Friday, June 22, 2012

The week that wasn't...or...

     Mistakes will be made during training, accept it, it will happen.  Just as recovery from a hard workout is as essential as the workout itself, recovery from a training mistake can quickly diffuse the problem or enhance the error.  Errors can be made in intensity; certainly, volume; of course, diet; yum milkshake. 
     Early this week I was feeling extremely sluggish.  I was enjoying a nice lactic acid burn while walking up the stairs, along with achy legs while sleeping, and the possibility of a leg cramp never seemed to far off. 
     Something was amiss, my previous week of training was good, but nothing extraordinarily hard, and no big jump in volume.  After an easy Sunday and Monday, I should have been ready to get the bit between the teeth, and get after it like kids to an ice cream truck.  Instead small rollers on the bike were met with disdain and discomfort, Monday's easy run with my wife had me questioning if she had been secretly training, and now was unleashing her new found speed.  This should not be.
     I consulted the training calendar, looking for clues, (if you keep a budget the way I keep a training log, your probably broke).  Anyway, I peared at my chicken scratch on the calendar handing from the fridge, 16 hours for the week ending June 10, followed by 19 hours for the week ending June 17.  Right in line with the 15-20 hours per week average I have maintained for sometime.  I looked a bit closer, and there appeared the problem.  The week of June 10th was back loaded with 9 hours on Saturday and Sunday, this 9 hour weekend was then followed by my 19 hour week.  Now we see the problem, I had 35 hours over two weeks, with 28 of those hours occurring over the previous 9 days.  Stupid, now I see why the legs were voting for 'recovery day' every time I laced the shoes or buckled the helmet.
     So what to do, I am racing the Philly Insurance Olympic Triathlon this Sunday the 24th, and I'd like to do well, so getting the legs back was essential.  I decided to keep the workouts easy and reduce volume, while keeping fequency consistant.  Monday was an easy 40 minute run, slightly under 5 miles.  Tuesday, 90 minute bike ride that was mostly spinning, 26 miles.  Also Tuesday, I swam 2,000 yards in 30 minutes (swimming is non impact and I don't kick that much).  Wednesday was another easy morning run of 30 minutes followed by an afternoon spin on the trainer for 45 minutes.  Thursday a swim of 1500 yards in 25 minutes.  Today will be another easy ride of 90 minutes to 2 hours.
     I am pleased to report that this morning the legs no longer burn on the stairs nor do they feel achy or slightly sore to the touch.  As much as I hate reducing volume and intensity this week, the alternative would have been to continue to dig the hole, the deeper it gets, the harder it is to crawl out of, by changing course with my head still above ground I was able to crawl back out after only 4 days.  As endurance athletes its important to remember training can be as much art as science, if you listen to your body and adjust expectations, according to the feedback you are receiving, issues such as over-training, illness, and injury can be minimized.  I threw the plan out the window this week, keeping the big picture in focus, I think that decision will prove wise this Sunday in Philly, and again on August 22nd in Lake Placid.

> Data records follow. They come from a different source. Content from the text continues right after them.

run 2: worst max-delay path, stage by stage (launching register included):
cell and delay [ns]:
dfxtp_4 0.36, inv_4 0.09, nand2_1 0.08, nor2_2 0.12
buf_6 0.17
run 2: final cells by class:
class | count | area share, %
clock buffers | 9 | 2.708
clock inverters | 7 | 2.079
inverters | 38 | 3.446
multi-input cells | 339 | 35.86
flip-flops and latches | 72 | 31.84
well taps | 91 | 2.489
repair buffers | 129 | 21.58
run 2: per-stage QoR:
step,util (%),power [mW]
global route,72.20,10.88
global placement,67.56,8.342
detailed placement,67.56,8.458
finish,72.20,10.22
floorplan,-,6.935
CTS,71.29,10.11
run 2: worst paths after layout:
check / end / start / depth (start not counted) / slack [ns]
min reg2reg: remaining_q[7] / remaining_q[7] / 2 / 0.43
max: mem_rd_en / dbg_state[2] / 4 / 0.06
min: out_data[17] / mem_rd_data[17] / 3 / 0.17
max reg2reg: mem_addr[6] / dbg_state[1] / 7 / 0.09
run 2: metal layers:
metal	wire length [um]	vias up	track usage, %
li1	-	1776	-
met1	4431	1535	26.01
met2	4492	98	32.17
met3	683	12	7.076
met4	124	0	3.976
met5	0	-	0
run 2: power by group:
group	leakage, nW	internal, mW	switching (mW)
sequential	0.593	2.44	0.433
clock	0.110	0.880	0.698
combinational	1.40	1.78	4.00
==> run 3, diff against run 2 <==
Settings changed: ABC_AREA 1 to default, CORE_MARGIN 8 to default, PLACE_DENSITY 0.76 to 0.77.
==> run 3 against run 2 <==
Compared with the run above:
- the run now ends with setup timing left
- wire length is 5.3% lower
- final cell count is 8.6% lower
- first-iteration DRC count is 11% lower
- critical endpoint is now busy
**config.mk**
```make
export PLATFORM = sky130hd
export DESIGN_NAME = regfile_dump_reader
export DESIGN_NICKNAME = d
export VERILOG_FILES = /design/src/rtl/regfile_dump_reader_pkg.sv /design/src/rtl/regfile_dump_reader_byte_shift_out.sv /design/src/rtl/regfile_dump_reader.sv
export SDC_FILE = /design/constraint.sdc
export NUM_CORES = 1
export LEC_CHECK = 0
export CORE_MARGIN = 10
export CORE_UTILIZATION = 45
export CTS_BUF_LIST = sky130_fd_sc_hd__clkbuf_8
export DETAILED_ROUTE_END_ITERATION = 12
export HOLD_SLACK_MARGIN = 0.08
export PLACE_DENSITY = 0.76
export SLEW_MARGIN = 20
export SYNTH_ARGS = -nofsm -noshare
export SYNTH_HDL_FRONTEND = slang
export SYNTH_SLANG_ARGS = --single-unit
export TNS_END_PERCENT = 50
```
**constraint.sdc**
```tcl
create_clock -name clk -period 1.8 [get_ports clk]
set_input_delay 0.36 -clock clk [delete_from_list [all_inputs] [get_ports clk]]
set_output_delay 0.36 -clock clk [all_outputs]
set_load 0.005 [all_outputs]
```
**src/rtl/regfile_dump_reader_pkg.sv**
```systemverilog
// rtl/regfile_dump_reader_pkg.sv - state encodings and defaults for the register file dump reader
package regfile_dump_reader_pkg;

    typedef enum logic [2:0] {
        ST_IDLE = 3'd0,
        ST_SYNC = 3'd1,
        ST_SEL  = 3'd2,
        ST_CAP  = 3'd3,
        ST_IDX  = 3'd4,
        ST_DATA = 3'd5,
        ST_DONE = 3'd6
    } dump_state_t;

    localparam logic [7:0] SYNC_BYTE_DEFAULT = 8'hA5;
    localparam int         SEL_W             = 5;

endpackage

```
**src/rtl/regfile_dump_reader_byte_shift_out.sv**
```systemverilog
// rtl/regfile_dump_reader_byte_shift_out.sv - word shift register emitting its MSB byte first
module regfile_dump_reader_byte_shift_out #(
    parameter int WIDTH = 32
) (
    input  logic             clk,
    input  logic             reset,
    input  logic             load,
    input  logic [WIDTH-1:0] load_word,
    input  logic             shift,
    output logic [7:0]       byte_out
);

    logic [WIDTH-1:0] word;

    always_ff @(posedge clk) begin
        if (!reset) begin
            word <= '0;
        end else if (load) begin
            word <= load_word;
        end else if (shift) begin
            word <= word << 8;
        end
    end

    assign byte_out = word[WIDTH-1 -: 8];

endmodule

```
**src/rtl/regfile_dump_reader.sv**
```systemverilog
// rtl/regfile_dump_reader.sv - sweeps the register file debug port and streams a framed byte dump
module regfile_dump_reader
    import regfile_dump_reader_pkg::*;
#(
    parameter int         WIDTH     = 32,
    parameter int         NUM_REGS  = 32,
    parameter logic [7:0] SYNC_BYTE = SYNC_BYTE_DEFAULT
) (
    input  logic             clk,
    input  logic             reset,
    input  logic             start,
    output logic [SEL_W-1:0] dbg_sel,
    input  logic [WIDTH-1:0] dbg_data,
    output logic [7:0]       tx_data,
    output logic             tx_valid,
    input  logic             tx_ready,
    output logic             busy,
    output logic             done
);

    localparam int               NBYTES    = WIDTH / 8;
    localparam int               BCW       = (NBYTES > 1) ? $clog2(NBYTES) : 1;
    localparam logic [BCW-1:0]   LAST_BYTE = BCW'(NBYTES - 1);
    localparam logic [SEL_W-1:0] LAST_IDX  = SEL_W'(NUM_REGS - 1);

    dump_state_t      state;
    dump_state_t      next_state;
    logic [SEL_W-1:0] idx;
    logic [BCW-1:0]   byte_cnt;
    logic             word_load;
    logic             word_shift;
    logic [7:0]       word_byte;

    regfile_dump_reader_byte_shift_out #(
        .WIDTH (WIDTH)
    ) u_shift (
        .clk       (clk),
        .reset     (reset),
        .load      (word_load),
        .load_word (dbg_data),
        .shift     (word_shift),
        .byte_out  (word_byte)
    );

    always_comb begin
        next_state = state;
        tx_valid   = 1'b0;
        tx_data    = 8'h00;
        busy       = 1'b1;
        done       = 1'b0;
        word_load  = 1'b0;
        word_shift = 1'b0;
        unique case (state)
            ST_IDLE: begin
                busy = 1'b0;
                if (start) next_state = ST_SYNC;
            end
            ST_SYNC: begin
                tx_valid = 1'b1;
                tx_data  = SYNC_BYTE;
                if (tx_ready) next_state = ST_SEL;
            end
            ST_SEL: begin
                next_state = ST_CAP;
            end
            ST_CAP: begin
                word_load  = 1'b1;
                next_state = ST_IDX;
            end
            ST_IDX: begin
                tx_valid = 1'b1;
                tx_data  = {3'b000, idx};
                if (tx_ready) next_state = ST_DATA;
            end
            ST_DATA: begin
                tx_valid = 1'b1;
                tx_data  = word_byte;
                if (tx_ready) begin
                    word_shift = 1'b1;
                    if (byte_cnt == LAST_BYTE) begin
                        next_state = (idx == LAST_IDX) ? ST_DONE : ST_SEL;
                    end
                end
            end
            ST_DONE: begin
                busy       = 1'b0;
                done       = 1'b1;
                next_state = ST_IDLE;
            end
            default: begin
                busy       = 1'b0;
                next_state = ST_IDLE;
            end
        endcase
    end

    // dbg_sel is registered in SEL so the combinational read data is settled by CAP
    always_ff @(posedge clk) begin
        if (!reset) begin
            state    <= ST_IDLE;
            idx      <= '0;
            byte_cnt <= '0;
            dbg_sel  <= '0;
        end else begin
            state <= next_state;
            unique case (state)
                ST_IDLE: begin
                    idx      <= '0;
                    byte_cnt <= '0;
                end
                ST_SEL: begin
                    dbg_sel <= idx;
                end
                ST_CAP: begin
                    byte_cnt <= '0;
                end
                ST_DATA: begin
                    if (tx_ready) begin
                        if (byte_cnt == LAST_BYTE) begin
                            byte_cnt <= '0;
                            if (idx != LAST_IDX) idx <= idx + 1'b1;
                        end else begin
                            byte_cnt <= byte_cnt + 1'b1;
                        end
                    end
                end
                default: begin
                end
            endcase
        end
    end

endmodule

```
==> qor.yml, run 1 <==
status: "complete, but fails checks"
violations: "setup timing"
multiInputGateArea_um2: 1180
cts_root_buffer: "clkbuf_8"
fmax_ghz: 0.552
setup_viol: 1
dp_hpwl_mm: 4.59
core_um2: 4750
cp-end-kind: "register"
drt.antenna.violating_nets: 0
use_met1_pct: 18.3
hold_depth: 2
synthArstFlopShare_pct: 0
pwr_density_cell_nw_per_um2: 747
tns_ns: -0.0127
fin_crit_ns: 1.81
syn_area_um2: 2220
grt_max_degree: 49
die_y_um: 90.3
finalHoldViolations: 0
clock_skew_ns: 0.00870
yosysWarnings: 0
fin_crit_sh_pct: 101
grt.total_usage_pct: 14.7
area_growth_pct: 39.5
initial_utilization_pct: 46.7
r2r_cells: 6
busiest_layer: "met2"
layout.nets: 379
htree_num_levels: 2
tightest_slew_ns: 0.327
numPortBuffers: 51
ys_ff_latch: 47
syn_inst: 277
crit_type: "reg2reg"
grt_antenna_before_repair: 0
first_global_vias: 2105
drive_gt1_share_pct: 16.4
ys.flop_type: "dfxtp_1"
r2r-start: "idx[0]$_SDFFE_PN0P_"
yosysUniqueCellTypes: 39
synth_top_cell_by_area: "dfxtp_1"
rsz0062_at_grt: "true"
reg2reg_to: "idx[0]$_SDFFE_PN0P_"
ff2ff_setup_slack_ns: -0.01
clkLatencyLatePin_ns: 0.30
mostFrequentLayoutCells: "nand2_1 (52), dfxtp_1 (42), clkdlybuf4s50_1 (40)"
ctsLongestPathBuffers: 2
met3_usage_pct: 3.99
gp_congestion: 0.817
synth_nets: 316
use_met2_pct: 23.6
start_kind: "register"
cts_hold_buf: 0
slew_headroom_pct: 78.2
cap_violations: 0
hold_slack_ns: 0.475
vdd_drop_max_mv: 0.465
vias: 2203
regArea_um2: 955
critPathRequiredTime_ns: 2.03
holdPathEnd: "u_shift.word[26]$_SDFFE_PN0P_"
arrival_ns: 2.05
die_w_um: 90.3
rows: 25
cts.clk_slew.worst_paths_ns: 0.09
synth_edf_count: 0
fin_ws_ns: -0.0127
ys_seq_area_share_pct: 42.3
final_common_cell: "nand2_1"
synth_area_leaders: "dfxtp_1 (42%), nand2_1 (8.8%), a31oi_1 (7.0%), o21ai_0 (6.1%), mux2i_1 (4.5%)"
syn_area_per_cell_um2: 8.02
fillers: 410
routed_wl_mm: 6.27
grt_pass1_wl_mm: 10.1
via_per_inst: 5.40
drtIter0Drc: 114
drtPass1Iterations: 4
drv_slew: 0
clock_sinks: 47
holdCritStartpoint: "u_shift.word[26]$_SDFFE_PN0P_"
overflow: 0
hold_path.class: "reg2reg"
wire_per_inst_um: 15.4
tritoncts: "done"
numCtsBuffers: 5
drc: 0
n_antenna_cell: 0
die_area_um2: 8150
p_leak_nw: 1.11
yosysTopAreaCellShare_pct: 42.3
path_max_fanout: 3
pin_count: 52
==> Yosys cell counts (2+ instances only) <==
cell / count
a21oi_1: 9
a31oi_1: 25
buf_2: 10
o21ai_1: 2
nor2_1: 21
nand3_1: 4
nand2_1: 52
o21ai_0: 27
inv_1: 7
and2_1: 2
a31o_1: 2
nor3b_1: 2
mux2i_1: 10
a311oi_1: 2
dfxtp_1: 47
nand2b_1: 3
and3_1: 5
clkbuf_1: 11
ha_1: 3
o22ai_1: 3
a22oi_1: 8
a32o_1: 2
nand3b_1: 3
buf_6: 2
==> registers in the layout, summed over array words and instances, names as in the netlist <==
signal,count
state,3
dbg_sel,5
u_shift.word,32
byte_cnt,2
idx,5
==> how the worst max path moves through the flow <==
stage                     startpoint                   to  slack (ns)  cells past startpoint
6_report         idx[0]$_SDFFE_PN0P_  idx[0]$_SDFFE_PN0P_       -0.01                      6
5_1_grt          idx[0]$_SDFFE_PN0P_  idx[0]$_SDFFE_PN0P_       -0.08                      6
4_1_cts        state[0]$_SDFFE_PN0P_             tx_valid       -0.08                      4
3_5_place_dp     idx[0]$_SDFFE_PN0P_  idx[0]$_SDFFE_PN0P_       -0.01                      6
3_3_place_gp   state[0]$_SDFFE_PN0P_           tx_data[0]        0.05                      3
2_1_floorplan    idx[0]$_SDFFE_PN0P_  idx[0]$_SDFFE_PN0P_         0.1                      6
==> per-layer routing <==
layer	share of wire [%]	vias to the layer above
li1	-	1102
met1	46	1014
met2	46	73
met3	5.8	14
met4	2.3	0
met5	0	-
==> cells by family (layout without fill, tap and decap cells) <==
kind of cell | after synthesis | after routing | share of synthesized area [%]
adder cells (fa/ha/maj) | 3 | 3 | 1.69
AO/OA/AOI/OAI | 85 | 85 | 23.7
multiplexers | 10 | 10 | 4.50
flip-flops | 47 | 47 | 42.3
AND/OR/NAND/NOR | 100 | 100 | 20.9
buffers and inverters | 32 | 96 | 6.81
==> cell type report <==
| type | count | area share, % |
|---|---|---|
| Clock buffer | 5 | 2.22 |
| Clock inverter | 3 | 0.646 |
| Inverter | 8 | 0.969 |
| Multi-Input combinational cell | 198 | 38.2 |
| Sequential cell | 47 | 30.8 |
| Tap cell | 67 | 2.70 |
| Timing Repair Buffer | 80 | 24.5 |
==> power breakdown <==
part	internal [W]	switching, W
clock network	0.000270	0.000364
logic	0.000303	0.000263
registers	0.00108	0.0000359
total	0.00165	0.000663
==> repair_timing <==
item	4_1_cts	5_1_grt
endpoints found under the setup margin	12	9
pin swaps	0	4
resized for setup	20	19
hold endpoints to repair	0	0
buffers inserted	0	6
==> stage by stage <==
step	util (%)	instance area, um^2	std cells	setup WS (ns)	power, W
floorplan	-	2220	277	0.0952	0.00142
global placement	61.1	2910	394	0.0543	0.00167
detailed placement	61.1	2910	394	-0.00976	0.00168
CTS	63.3	3010	402	-0.0757	0.00230
global route	65.2	3100	408	-0.0814	0.00243
finish	65.2	3100	408	-0.0127	0.00232
==> worst max-delay path, stage by stage (launching register included) <==
cell and delay, ns:
dfxtp_2 0.35, ha_4 0.16, and3_4 0.18, ha_4 0.15
nand3b_1 0.20, or4_1 0.54, a31oi_1 0.17
(Power assumes the default switching activity.)
==> run 2: changes to the inputs <==
--- a/config.mk
+++ b/config.mk
@@ -11,6 +11,7 @@
 export DETAILED_ROUTE_END_ITERATION = 12
 export HOLD_SLACK_MARGIN = 0.08
 export PLACE_DENSITY = 0.76
+export SETUP_SLACK_MARGIN = 0.4
 export SLEW_MARGIN = 20
 export SYNTH_ARGS = -nofsm -noshare
 export SYNTH_HDL_FRONTEND = slang
==> run 2 against run 1 <==
The flow now finishes without violations. Routed wire length up 25%. First-iteration DRC count is 89% higher. Highest routed layer unchanged. Fmax grew 1.9%. Critical path depth rose by 2. Worst setup slack better by 0.033 ns. Largest cell class unchanged.
==> qor.yml, run 2 (same netlist as run 1, synthesis figures left out) <==
tns_ns: 0
die_w_um: 90.3
htree_num_levels: 2
drive_gt1_share_pct: 30.5
finalHoldViolations: 0
crit_type: "reg2reg"
grt_pass1_wl_mm: 10.5
critPathRequiredTime_ns: 2.00
routed_wl_mm: 7.83
pwr_density_cell_nw_per_um2: 724
regMostFlops: "u_shift.word"
via_per_inst: 5.74
gp_congestion: 0.880
vdd_drop_max_mv: 0.431
tightest_slew_ns: 0.362
clock_sinks: 47
core_um2: 4750
dp_slack_ns: -0.0320
cpPeakStageDelay_ns: 0.36
placed_area_um2: 2930
status: "finished, final reports clean"
power_w: 0.00253
seqPwrFrac_pct: 44.1
die_y_um: 90.3
fin_ws_ns: 0.0204
grt_max_degree: 51
cts_root_buffer: "clkbuf_8"
die_area_um2: 8150
clkLatencyLatePin_ns: 0.30
rows: 25
pin_count: 52
combPwrFrac_pct: 33.1
crit_top_cell: "ha_4"
arrival_ns: 1.98
hold_depth: 2
grt.total_usage_pct: 15.3
mostFrequentLayoutCells: "nand2_1 (52), dfxtp_1 (42), clkdlybuf4s50_1 (34)"
stdcell_area_um2: 3500
largest_register_ffs: 32
numPortBuffers: 51
fin_crit_ns: 1.78
rsz0062_at_grt: "true"
cap_violations: 0
vias: 2456
p_sw_w: 0.000749
drc: 0
drtPass1Iterations: 5
ff2ff_setup_slack_ns: 0.02
fin_crit_sh_pct: 98.9
p_leak_nw: 1.35
clock_skew_ns: 0.0113
overflow: 0
start_kind: "register"
ctsLongestPathBuffers: 2
critPathSlowestCell: "dfxtp_4"
setup_viol: 0
dp_hpwl_mm: 4.36
initial_utilization_pct: 46.7
numCtsBuffers: 5
cp-end-kind: "register"
grt_antenna_before_repair: 0
clkPwrFrac_pct: 22.8
final_common_cell: "nand2_1"
layout.nets: 401
sw_frac_of_total_pct: 29.6
fmax_ghz: 0.562
cts.clk_slew.worst_paths_ns: 0.09
top_regs: "u_shift.word x32, dbg_sel x5, idx x5"
n_antenna_cell: 0
path_max_fanout: 3
tritoncts: "done"
path_cells: "ha_4 > and3_4 > ha_4 > nand3b_1 > buf_6 > o22ai_4 > o21ai_1 > a31o_1"
hold_path.class: "reg2reg"
drtIter0Drc: 215
wire_per_inst_um: 18.3
area_growth_pct: 57.4
drv_slew: 0
p_int_w: 0.00178
first_global_vias: 2228
r2r_cells: 8
slew_headroom_pct: 75.9
drt.antenna.violating_nets: 0
run 2: metrics by stage:
step                std cells  hold WS [ns]  utilization (%)
detailed placement        393         0.463             61.7
finish                    428         0.469             73.6
CTS                       408         0.476             66.0
global route              428         0.495             73.6
global placement          393         0.453             61.7
floorplan                 277         0.446                -
run 2: per-layer routing:
metal	track usage [%]	vias up	part of all wire (%)
met1	18.1	1184	43
met5	0	-	0
met2	24.6	106	47
met4	7.03	0	3.9
li1	-	1143	-
met3	4.74	23	5.9
run 2: layout make-up:
type / count / area (um^2)
Multi-Input combinational cell: 198 / 1320
Fill cell: 357 / 1260
Timing Repair Buffer: 102 / 1030
Sequential cell: 47 / 957
Tap cell: 67 / 83.8
Clock buffer: 5 / 68.8
Inverter: 8 / 32.5
Clock inverter: 1 / 3.75
run 2: timing repair:
item / CTS / global route
hold buffers: 0 / 0
setup endpoints to repair: 61 / 56
gates cloned: 0 / 5
resized for setup: 69 / 43
endpoints found under the hold margin: 0 / 0
buffers inserted: 9 / 15
pin swaps: 14 / 16
run 2: critical path, delay by kind of cell (launching register included):
family / cells / cell delay (ns)
AOI/OAI and AO/OA: 3 / 0.49
buffers and inverters: 1 / 0.17
DFF: 1 / 0.36
adders and majority gates: 2 / 0.31
and+or+nand+nor: 2 / 0.34
run 2: path summary, 6_finish.rpt:
kind / startpoint / endpoint
setup / recovery: idx[0]$_SDFFE_PN0P_ / idx[3]$_SDFFE_PN0P_
hold / removal: u_shift.word[1]$_SDFFE_PN0P_ / u_shift.word[9]$_SDFFE_PN0P_
setup reg to reg: idx[0]$_SDFFE_PN0P_ / idx[3]$_SDFFE_PN0P_
hold reg to reg: u_shift.word[1]$_SDFFE_PN0P_ / u_shift.word[9]$_SDFFE_PN0P_
run 2: power groups by stage:
stage	sequential, W	clock (W)	combinational (W)
detailed placement	0.00113	0	0.000548
finish	0.00112	0.000578	0.000837
global route	0.00112	0.000622	0.000885
global placement	0.00113	0	0.000541
CTS	0.00111	0.000589	0.000615
floorplan	0.00112	0	0.000305
==> run 3: changes to the inputs <==
--- a/config.mk
+++ b/config.mk
@@ -9,6 +9,7 @@
 export CORE_UTILIZATION = 45
 export CTS_BUF_LIST = sky130_fd_sc_hd__clkbuf_8
 export DETAILED_ROUTE_END_ITERATION = 12
+export GPL_TIMING_DRIVEN = 0
 export HOLD_SLACK_MARGIN = 0.08
 export PLACE_DENSITY = 0.76
 export SETUP_SLACK_MARGIN = 0.4
==> run 3 against run 2 <==
Non-clock buffer count is 11 higher. Combinational power is 2.6% lower. Worst setup slack worse by 0.012 ns. Routed wire length is 3.1% higher. Critical path type unchanged. Largest cell class unchanged. Largest power group unchanged.
==> qor.yml, run 3 (same netlist as run 1, synthesis figures left out) <==
status: "finished, final reports clean"
grt_max_degree: 13
rsz0062_at_grt: "true"
arrival_ns: 2.01
ff2ff_setup_slack_ns: 0.008
core_um2: 4750
fin_crit_sh_pct: 99.6
clock_skew_ns: 0.00593
dp_slack_ns: -0.207
gp_congestion: 0.903
start_kind: "register"
combPwrFrac_pct: 32.5
drtIter0Drc: 158
ctsLongestPathBuffers: 2
p_sw_w: 0.000746
sw_frac_of_total_pct: 29.7
die_w_um: 90.3
fmax_ghz: 0.558
layout.nets: 412
hold_path.class: "in2reg"
r2r-start: "idx[0]$_SDFFE_PN0P_"
crit_start: "idx[0]$_SDFFE_PN0P_"
wire_per_inst_um: 18.4
clkPwrFrac_pct: 23.4
drive_gt1_share_pct: 40.3
drc: 0
cts_root_buffer: "clkbuf_8"
p_int_w: 0.00176
initial_utilization_pct: 46.7
slew_headroom_pct: 60.1
overflow: 0
fin_ws_ns: 0.00797
pwr_density_cell_nw_per_um2: 683
path_cells: "ha_4 > and3_4 > ha_4 > nand3b_1 > or4_1 > a31oi_1"
routed_wl_mm: 8.08
n_antenna_cell: 0
vias: 2472
cp-endpoint: "idx[0]$_SDFFE_PN0P_"
drtPass1Iterations: 6
pin_count: 52
rows: 25
tns_ns: 0
clkLatencyLatePin_ns: 0.30
via_per_inst: 5.63
numCtsBuffers: 5
tritoncts: "done"
htree_num_levels: 2
first_global_vias: 2399
grt_pass1_wl_mm: 11.6
final_core_util_pct: 77.2
clock_sinks: 47
critPathSlowestCell: "or4_1"
cap_violations: 0
cpPeakStageDelay_ns: 0.43
area_growth_pct: 65.3
path_max_fanout: 4
final_common_cell: "dfxtp_1"
finalHoldViolations: 0
tightest_slew_ns: 0.598
top_regs: "u_shift.word x32, dbg_sel x5, idx x5"
r2r_cells: 6
die_area_um2: 8150
fillers: 334
reg2reg_to: "idx[0]$_SDFFE_PN0P_"
setup_viol: 0
crit_top_cell: "ha_4"
crit_type: "reg2reg"
die_y_um: 90.3
critPathRequiredTime_ns: 2.01
regMostFlops: "u_shift.word"
multiInputGateArea_um2: 1500
regArea_um2: 952
fin_crit_ns: 1.79
seqPwrFrac_pct: 44.1
drv_slew: 0
cts_hold_buf: 0
largest_register_ffs: 32
vdd_drop_max_mv: 0.525
drt.antenna.violating_nets: 0
numPortBuffers: 49
mostFrequentLayoutCells: "dfxtp_1 (42), clkdlybuf4s50_1 (33), nand2_1 (31)"
cts.clk_slew.worst_paths_ns: 0.08
cp-end-kind: "register"
grt_antenna_before_repair: 0
dp_hpwl_mm: 4.66
grt.total_usage_pct: 16.9
p_leak_nw: 1.47
==> run 3: cell types whose count changed in the layout (fill, tap and decap cells not counted), moves of 4 or more <==
cell / before / now
a22oi_1: 7 / 0
a22oi_2: 1 / 8
a31oi_1: 24 / 18
a31oi_4: 0 / 7
buf_12: 5 / 1
buf_2: 10 / 14
buf_6: 13 / 20
clkbuf_1: 0 / 5
nand2_1: 52 / 31
nand2_2: 0 / 17
nand2_4: 0 / 4
o21ai_0: 25 / 13
o21ai_2: 0 / 10
==> run 3: how the worst min path moves through the flow <==
stage,startpoint,cells past startpoint,slack (ns),end
after floorplan,byte_cnt[1]$_SDFFE_PN0P_,1,0.45,byte_cnt[1]$_SDFFE_PN0P_
after global placement,byte_cnt[1]$_SDFFE_PN0P_,1,0.45,byte_cnt[1]$_SDFFE_PN0P_
after detailed placement,byte_cnt[1]$_SDFFE_PN0P_,1,0.46,byte_cnt[1]$_SDFFE_PN0P_
after CTS,reset,3,0.44,idx[1]$_SDFFE_PN0P_
after global routing,u_shift.word[26]$_SDFFE_PN0P_,2,0.50,u_shift.word[26]$_SDFFE_PN0P_
final,reset,3,0.46,idx[1]$_SDFFE_PN0P_
==> run 3: layer usage <==
layer | track usage, % | part of all wire, % | vias up | wire length [um]
met5 | 0 | 0 | - | 0
met4 | 6.90 | 3.3 | 0 | 265
met3 | 5.49 | 5.5 | 24 | 446
met2 | 29.1 | 51 | 90 | 4090
li1 | - | - | 1174 | -
met1 | 18.7 | 41 | 1184 | 3270
==> run 3: worst max-delay path, delay by kind of cell, from the launching register on <==
kind	cells	cell delay (ns)
AO/OA/AOI/OAI	1	0.21
adder cells (fa/ha/maj)	2	0.31
AND/OR/NAND/NOR	3	0.83
flip-flops	1	0.37
==> run 3: power groups by stage <==
stage          sequential, W  combinational, W  clock [W]
6_report             0.00111          0.000815   0.000588
5_1_grt              0.00111          0.000875   0.000631
4_1_cts              0.00110          0.000649   0.000590
3_5_place_dp         0.00113          0.000506          0
3_3_place_gp         0.00113          0.000500          0
2_1_floorplan        0.00112          0.000305          0
==> run 3: per-stage QoR <==
stage | area [um^2] | hold WS, ns | power [W] | instances
after floorplan | 2240 | 0.446 | 0.00142 | 277
after global placement | 2820 | 0.453 | 0.00163 | 393
after detailed placement | 2820 | 0.459 | 0.00163 | 393
after CTS | 3240 | 0.440 | 0.00234 | 427
after global routing | 3670 | 0.496 | 0.00262 | 439
final | 3670 | 0.458 | 0.00251 | 439
==> run 3: area by class of cell <==
class | instances | area share [%]
plain buffers | 24 | 6.64
clock buffers | 5 | 1.87
clock inverters | 1 | 0.102
inverters | 8 | 0.886
multi-input cells | 198 | 40.7
flip-flops and latches | 47 | 25.9
well taps | 67 | 2.28
repair buffers | 89 | 21.5
==> run 3: repair_timing <==
item	4_1_cts	5_1_grt
hold endpoints to repair	0	0
cloned	3	1
setup endpoints to repair	56	61
pin swaps	29	50
gates resized for setup	100	98
buffers inserted	25	11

  1. It appears Ashley may be suffering from a bit of mental fatigue in addition to muscle fatigue as well, seeing how the Lake Placid Ironman is July 22nd, not August 22nd. Don't want ya to miss your big race buddy! :-)

  2. It's time to trade your fridge calendar for an Excel file. I will show you sometime the masterpiece of data collection I've created. Complete with pivot tables and graphs.